Abstract

ABSTRACT The purpose of the article is to present a case study of the self-organization process within rhetorical studies in Poland, which has emerged as an independent area of research with the ambition to become a full-fledged discipline. The main research question concerns the impact of a single change-initiating event, namely, the first partially free elections in Poland in 1989, on adaptation processes at two levels of rhetorical agencies: those of citizens and rhetoricians. The ensuing socio-political changes allowed for the unrestricted development of rhetorical practices, which had been impossible in countries under the communist regime: advertising and marketing (also in politics), political debates, civic engagement, and academic freedom. The growing number of rhetorical scholars, writing in a different way and about something different than prior to 1989, contributed to the emergence of a modern and fairly compact area of rhetorical research. The article highlights the cultural specificity of Polish rhetorical studies, which include three main sources of inspiration: (a) Old Polish oratory and its contemporary literary analyses; (b) analysis of communist propaganda, including the media; and (c) contemporary concepts in the field of argumentation, rhetorical criticism, discourse analysis and media studies. The main goal is to demonstrate that after 1989, rhetorical research in Poland should no longer be reduced to the enumeration of relatively few, individual contributions, but instead it should be acknowledged as a self-organizing system – a complexity science – created by dense intertextual relations, professional networks and institutional frameworks.
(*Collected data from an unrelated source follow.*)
--- src/design/lbp_window.sv ---
// ----------------------------------------------------------------------------
// LBP window
// Keeps the two previous columns of the 3x3 neighborhood and forms the
// eight-bit pattern code against the center pixel.
// ----------------------------------------------------------------------------
module lbp_window (
  input  logic                        clk,
  input  logic                        rst,
  input  logic                        shift_en,
  input  logic [lbp_pkg::PIX_W-1:0]   top,
  input  logic [lbp_pkg::PIX_W-1:0]   mid,
  input  logic [lbp_pkg::PIX_W-1:0]   bot,
  output logic [lbp_pkg::CODE_W-1:0]  code
);

  logic [lbp_pkg::PIX_W-1:0] win [6];
  logic [lbp_pkg::PIX_W-1:0] nb  [8];

  always_ff @(posedge clk) begin
    if (rst) begin
      for (int i = 0; i < 6; i++) begin
        win[i] <= '0;
      end
    end else if (shift_en) begin
      win[0] <= win[3];
      win[1] <= win[4];
      win[2] <= win[5];
      win[3] <= top;
      win[4] <= mid;
      win[5] <= bot;
    end
  end

  // Neighbors run clockwise from the top-left; the center is the middle of
  // the previous column.
  always_comb begin
    nb[0] = win[0];
    nb[1] = win[3];
    nb[2] = top;
    nb[3] = mid;
    nb[4] = bot;
    nb[5] = win[5];
    nb[6] = win[2];
    nb[7] = win[1];
    for (int k = 0; k < 8; k++) begin
      code[k] = nb[k] > win[4];
    end
  end

endmodule

--- config.mk ---
export PLATFORM = sky130hd
export DESIGN_NAME = lbp_window
export DESIGN_NICKNAME = d
export VERILOG_FILES = /design/src/design/lbp_pkg.sv /design/src/design/lbp_window.sv
export SDC_FILE = /design/constraint.sdc
export NUM_CORES = 1
export LEC_CHECK = 0
export BUFFER_PORTS_ARGS = -buffer_cell sky130_fd_sc_hd__clkbuf_2
export CAP_MARGIN = 15
export CORE_MARGIN = 4
export CORE_UTILIZATION = 60
export DETAILED_ROUTE_END_ITERATION = 10
export MAX_ROUTING_LAYER = met4
export PLACE_DENSITY = 0.91
export RECOVER_POWER = 100
export SKIP_LAST_GASP = 1
export SYNTH_ARGS = -nofsm -noshare
export SYNTH_HDL_FRONTEND = slang
export SYNTH_SLANG_ARGS = --single-unit
export TNS_END_PERCENT = 30
--- constraint.sdc ---
create_clock -name clk -period 3.3 [get_ports clk]
set_clock_uncertainty 0.2 [all_clocks]
set_input_delay 0.165 -clock clk [delete_from_list [all_inputs] [get_ports clk]]
set_output_delay 0.165 -clock clk [all_outputs]
set_load 0.02 [all_outputs]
In order to advance the awareness of rhetorical endeavors in Poland among international scholars, we adopt here a descriptive methodology, focusing on five key aspects: (a) the process of internal differentiation of rhetorical studies; (b) rhetorical perspectives in language-and-text studies; (c) media studies; (d) politics; and (e), the internationalization processes within the rhetorical studies in Poland through the reception of the American research tradition of rhetorical criticism.